ISRAEL: 'Terrible injustice' to children in roundup of migrants

Israeli lawmakers yesterday called for a halt to the "manhunt" for foreign workers, warning their deportation of foreign workers and that of their children would constitute a "terrible injustice" and infringe on the children's basic rights.

The Knesset's Committee on the Rights of the Child yesterday discussed the state's treatment of foreign workers and asylum seekers' children, following the police's extensive drive to round up and expel foreign workers.

MK Nitzan Horowitz (Meretz), who called the discussion, said the roundup and deportation would have harmful implications on the workers' children, who had been born and raised here and have no other country but Israel.

"This is a terrible injustice. They're deporting people while bringing new workers into the country," Horowitz said. "If the policy was to deport foreign workers in view of rising unemployment, so be it. But bringing in new workers casts doubt over the motives for the deportation scheduled for August."

"These children were born here, Hebrew is their language and Israel is the only country they know. They're not Jewish, but they're Israelis. The immigrants from Russia also have numerous non-Jews among them but receive a legal status here nonetheless," he said.

Tziki Sela, commander of the "Oz" task force, which replaced the former Immigration Police, told the committee that some 300,000 foreign workers reside in Israel illegally.

Some 2,800 children of migrant workers and asylum seekers live in Israel, according to the Knesset Research and Information Center.
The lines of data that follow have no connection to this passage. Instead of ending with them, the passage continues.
Context: an optimization exercise on an open-source flow, tuned for small area. The choices shown serve that exercise and are no tape-out recipe.
Only simulation tests tie the RTL to the original design; equivalence was not proved.

// stitch_decode
module stitch_decode (
    input  wire        clk,
    input  wire        rst,
    input  wire [63:0] cfg_desc_a,
    input  wire [63:0] cfg_desc_b,
    input  wire [23:0] cfg_tcorr,
    input  wire [11:0] cfg_phase,
    input  wire [8:0]  cfg_port,
    input  wire [55:0] frame_start,
    input  wire [28:0] frame_len,
    input  wire        cast_on,
    input  wire        in_valid,
    input  wire [1:0]  in_sync,
    input  wire [63:0] in_payload,
    input  wire [51:0] in_arrival,
    input  wire        in_skip1,
    output wire        out_hit1_valid,
    output wire [63:0] out_hit1_word,
    output wire        out_hit2_valid,
    output wire [63:0] out_hit2_word,
    output reg  [28:0] out_ptime,
    output wire        out_close,
    output wire        out_close_hit2,
    output wire        out_sync_err,
    output wire        out_crc_err,
    output wire        out_unknown,
    output wire [1:0]  out_order,
    output wire [1:0]  out_gap,
    output wire [1:0]  out_badchan,
    output reg         out_desc_invalid
);
export LEC_CHECK = 0
export ABC_AREA = 1
export CAP_MARGIN = 10
export CORE_MARGIN = 2
export CORE_UTILIZATION = 50
export CTS_BUF_LIST = sky130_fd_sc_hd__clkbuf_8 sky130_fd_sc_hd__clkbuf_16
export CTS_CLUSTER_DIAMETER = 100
export CTS_CLUSTER_SIZE = 24
export GPL_TIMING_DRIVEN = 0
export SLEW_MARGIN = 10
create_clock -name core_clock -period 25.0 [get_ports {clk}]
standard.sh (not shown) runs the stock make flow with config.mk's settings and CLKGATE_MAP_FILE= SYNTH_SCRIPT=/design/flow/synth_recipe.tcl, a recipe that flattens the netlist after the stock synthesis.
==> flow/flow/run.sh <==
#!/bin/bash
# The standard layout (standard.sh) with two changes:
#  - synthesis maps the logic with an area-oriented ABC script
#    (flow/abc_synth.tcl wraps synth_recipe.tcl; registers are untouched)
#  - ports are buffered by sky130_fd_sc_hd__buf_1
set -euo pipefail
here=$(pwd)
sed "s#SYNTH_SCRIPT=[^ ]*synth_recipe.tcl#SYNTH_SCRIPT=$here/flow/abc_synth.tcl#" standard.sh > my_standard.sh
grep -q "SYNTH_SCRIPT=$here/flow/abc_synth.tcl" my_standard.sh
export BUFFER_PORTS_ARGS="-buffer_cell sky130_fd_sc_hd__buf_1"
bash my_standard.sh > standard.log 2>&1
==> flow/flow/abc_area_min.script <==
strash; &get -n; &st; &dch; &nf -a; &put; topo; stime -c; buffer -c; upsize -c; dnsize -c
==> flow/flow/abc_synth.tcl <==
# The standard flow's synthesis (synth_recipe.tcl, beside this flow's folder), with ABC
# mapping the logic by the area-oriented script abc_area_min.script
set flow_dir [file dirname [file normalize [info script]]]
proc abc {args} {
  global flow_dir
  set i [lsearch -exact $args -script]
  if { $i >= 0 } { lset args [expr {$i + 1}] $flow_dir/abc_area_min.script }
  yosys abc {*}$args
}
source [file dirname $flow_dir]/synth_recipe.tcl
The first run finished with timing, DRC and antenna clean.
Rerun with:
CAP_MARGIN = 20   (was 10)
GPL_TIMING_DRIVEN = not set   (was 0)
SLEW_MARGIN = 20   (was 10)
Result: The changed run ran to the end with no violations; non-clock buffer count shrinks by 212; synthesized cell count stays the same; worst setup slack is better by 0.45 ns; wire length shrinks by 12%; cell area shrinks by 1.5%; critical path depth shrinks by 6.

Starting RTL as in the previous note.
// stitch_decode
module stitch_decode (
    input  wire        clk,
    input  wire        rst,
    input  wire [63:0] cfg_desc_a,
    input  wire [63:0] cfg_desc_b,
    input  wire [23:0] cfg_tcorr,
    input  wire [11:0] cfg_phase,
    input  wire [8:0]  cfg_port,
    input  wire [55:0] frame_start,
    input  wire [28:0] frame_len,
    input  wire        cast_on,
    input  wire        in_valid,
    input  wire [1:0]  in_sync,
    input  wire [63:0] in_payload,
    input  wire [51:0] in_arrival,
    input  wire        in_skip1,
    output wire        out_hit1_valid,
    output wire [63:0] out_hit1_word,
    output wire        out_hit2_valid,
    output wire [63:0] out_hit2_word,
    output reg  [28:0] out_ptime,
    output wire        out_close,
    output wire        out_close_hit2,
    output wire        out_sync_err,
    output wire        out_crc_err,
    output wire        out_unknown,
    output wire [1:0]  out_order,
    output wire [1:0]  out_gap,
    output wire [1:0]  out_badchan,
    output reg         out_desc_invalid
);
    function [63:0] shr;
        input [63:0] x;
        input [5:0]  s;
        integer k, j;
        reg [63:0] y;
        begin
            y = x;
  ...
==> flow/config.mk <==
export PLATFORM = sky130hd
export DESIGN_NAME = stitch_decode
export DESIGN_NICKNAME = stitch_decode
export VERILOG_FILES = /design/flow/design.v
export SDC_FILE = /design/flow/constraint.sdc
export NUM_CORES = 4
export LEC_CHECK = 0
export ABC_AREA = 1
export CAP_MARGIN = 20
export CORE_MARGIN = 2
export CORE_UTILIZATION = 50
export CTS_BUF_LIST = sky130_fd_sc_hd__clkbuf_4 sky130_fd_sc_hd__clkbuf_8
export SLEW_MARGIN = 20
==> flow/constraint.sdc <==
create_clock -name core_clock -period 25.0 [get_ports {clk}]
set_input_delay 5.0000 -clock core_clock [delete_from_list [all_inputs] [get_ports {clk}]]
set_output_delay 5.0000 -clock core_clock [all_outputs]
set_load 0.01 [all_outputs]
==> flow/flow/abc_area_min.script <==
strash; &get -n; &st; &dch; &nf -a; &put; topo; stime -c; dnsize -c
Scripts as last shown in full above: flow/flow/run.sh, flow/flow/abc_synth.tcl
Change:
==> flow/flow/abc_area_min.script (replaced) <==
strash; &get -n; &st; &dch; &nf -a; &put; topo; stime -c; buffer -c; upsize -c; dnsize -c
The new run produced a clean layout.
Register-to-register slack gains 0.18 ns.
Worst hold slack is about the same.
Sequential share of layout area hardly moves.
Final cell count climbs slightly.

== v50 ==
Another version of the RTL of stitch_decode (not shown whole).
Size in the first run: about 4500 cells after synthesis, roughly 660 flip-flops.
==> flow/config.mk <==
export PLATFORM = sky130hd
export DESIGN_NAME = stitch_decode
export DESIGN_NICKNAME = stitch_decode
export VERILOG_FILES = /design/flow/design.v
export SDC_FILE = /design/flow/constraint.sdc
export NUM_CORES = 4
export LEC_CHECK = 0
export ABC_AREA = 1
export CAP_MARGIN = 20
export CORE_MARGIN = 2
export CORE_UTILIZATION = 60
export CTS_BUF_LIST = sky130_fd_sc_hd__clkbuf_8 sky130_fd_sc_hd__clkbuf_16
export CTS_CLUSTER_DIAMETER = 100
export CTS_CLUSTER_SIZE = 24
export PLACE_DENSITY = 0.85
export SLEW_MARGIN = 20
==> flow/constraint.sdc <==
create_clock -name core_clock -period 25.0 [get_ports {clk}]
set_input_delay 5.0000 -clock core_clock [delete_from_list [all_inputs] [get_ports {clk}]]
set_output_delay 5.0000 -clock core_clock [all_outputs]
set_load 0.01 [all_outputs]
==> flow/flow/abc_area_min.script <==
strash; &get -n; &st; &dch; &nf -a; &put; topo; stime -c; buffer -c; upsize -c; dnsize -c
Scripts as last shown in full above: flow/flow/run.sh, flow/flow/abc_synth.tcl
Input-level comparison between v15 and v50:
# v50
export LEC_CHECK = 0
export ABC_AREA = 1
export CAP_MARGIN = 20
export CORE_MARGIN = 2
export CORE_UTILIZATION = 60
export CTS_BUF_LIST = sky130_fd_sc_hd__clkbuf_8 sky130_fd_sc_hd__clkbuf_16
export CTS_CLUSTER_DIAMETER = 100
export CTS_CLUSTER_SIZE = 24
export PLACE_DENSITY = 0.85
export SLEW_MARGIN = 20
create_clock -name core_clock -period 25.0 [get_ports {clk}]
# v15
export LEC_CHECK = 0
export ABC_AREA = 1
export CAP_MARGIN = 20
export CORE_MARGIN = 2
export CORE_UTILIZATION = 50
export CTS_BUF_LIST = sky130_fd_sc_hd__clkbuf_8 sky130_fd_sc_hd__clkbuf_16
export CTS_CLUSTER_DIAMETER = 100
export CTS_CLUSTER_SIZE = 24
export SLEW_MARGIN = 20
create_clock -name core_clock -period 25.0 [get_ports {clk}]
Notes after the runs:
- Delta (v15 minus v50): final instance count without filler cells picked up an extra 143; number of clock buffers in the layout picked up an extra 3.
- Per the comparison of v15 with v50, critical-path maximum fanout increased by 21 relative to the old numbers; number of nets at the end of the flow stayed essentially flat.
- The higher die span in y of v15 and v50 is in v15.
- When the final numbers for v15 and v50 were put side by side, the number of well taps turned out to be greater in v15.
- Comparing v15 and v50, sequential share of layout area is higher on v50.
diff inputs: v15 => v33
# v15
export LEC_CHECK = 0
export ABC_AREA = 1
export CAP_MARGIN = 20
export CORE_MARGIN = 2
export CORE_UTILIZATION = 50
export CTS_BUF_LIST = sky130_fd_sc_hd__clkbuf_8 sky130_fd_sc_hd__clkbuf_16
export CTS_CLUSTER_DIAMETER = 100
export CTS_CLUSTER_SIZE = 24
export SLEW_MARGIN = 20
create_clock -name core_clock -period 25.0 [get_ports {clk}]
# v33
export LEC_CHECK = 0
export ABC_AREA = 1
export CAP_MARGIN = 20
export CORE_MARGIN = 2
export CORE_UTILIZATION = 60
export CTS_BUF_LIST = sky130_fd_sc_hd__clkbuf_8 sky130_fd_sc_hd__clkbuf_16
export CTS_CLUSTER_DIAMETER = 100
export CTS_CLUSTER_SIZE = 24
export SLEW_MARGIN = 20
create_clock -name core_clock -period 25.0 [get_ports {clk}]
Notes after the runs:
Number of signal-net buffers in the layout for v33: 10 down relative to v15
Taking v15 as the reference, in v33 global-route met2 utilization up 6.8 points; summed area of non-filler cells in the final layout lost 0.61%; part of the cycle the worst path needs went up; met3 wire length moved up.
Total length of routed wires (v33 over v15): decrease, 3800 um

[static timing again, ports no longer ideal]
The results above use ideal ports. As a check the final layouts listed here were re-extracted and re-timed, cells and wires unchanged.
Step 1, drivers: a clkbuf_16 drives clk and a buf_2 each remaining input, both assumed.
Step 2, shift: input delay + t, output delay - t, t = (earliest + latest rising clock arrival at the registers) / 2. This alone moves slack from input paths to output paths.
a / b / c = no drivers / after step 1 / after step 2; a / b = the first two.
| run | t (ns) | slack for setup (ns) | worst setup path after step 2 | worst register clock-pin slew, ns |
|---|---|---|---|---|
| the first run of note 1 | 0.659 | 2.844 / 2.844 / 2.844 | register to register | 0.10 / 0.10 |
| the second run of note 1 | 0.645 | 3.291 / 3.291 / 3.291 | register to register | 0.10 / 0.10 |
| the first run of note 2 | 0.794 | 3.116 / 3.116 / 3.116 | register to register | 0.07 / 0.07 |
| the second run of note 2 | 0.788 | 3.293 / 3.293 / 3.293 | register to register | 0.07 / 0.07 |
| v50 | 0.653 | 4.503 / 4.503 / 4.503 | register to register | 0.10 / 0.10 |
| v15 | 0.647 | 5.269 / 5.269 / 5.084 | input to register | 0.10 / 0.10 |
| v33 | 0.643 | 4.873 / 4.873 / 4.612 | input to register | 0.10 / 0.10 |
After both steps setup and hold are still met in every run listed. For v33, which loses most, drivers alone change the setup slack by 0.000 ns; drivers and shift together by -0.261 ns.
MK Ilan Gilon (Meretz) called on the authorities to "stop the manhunt on foreign workers immediately."

Dr. Yitzhak Kadman, director of the National Council for the Child, said "thousands of children in Israel have no legal status. They are not entitled to health services and are forced to receive treatment from unauthorized persons. Israel turns its back on those who have no status," he told the committee.

Committee chairman Danny Danon (Likud) compared the foreign workers' children to the children of the settlers who were evacuated four years ago in the disengagement from the Gaza Strip. "I see the evacuated children and the traumas they sustained since then. We must treat these children with sensitivity," he said.

The immigration task force rounded up 60 migrants earlier this week and sent them to a detention centre in Holon. The force detained 300 migrants last week.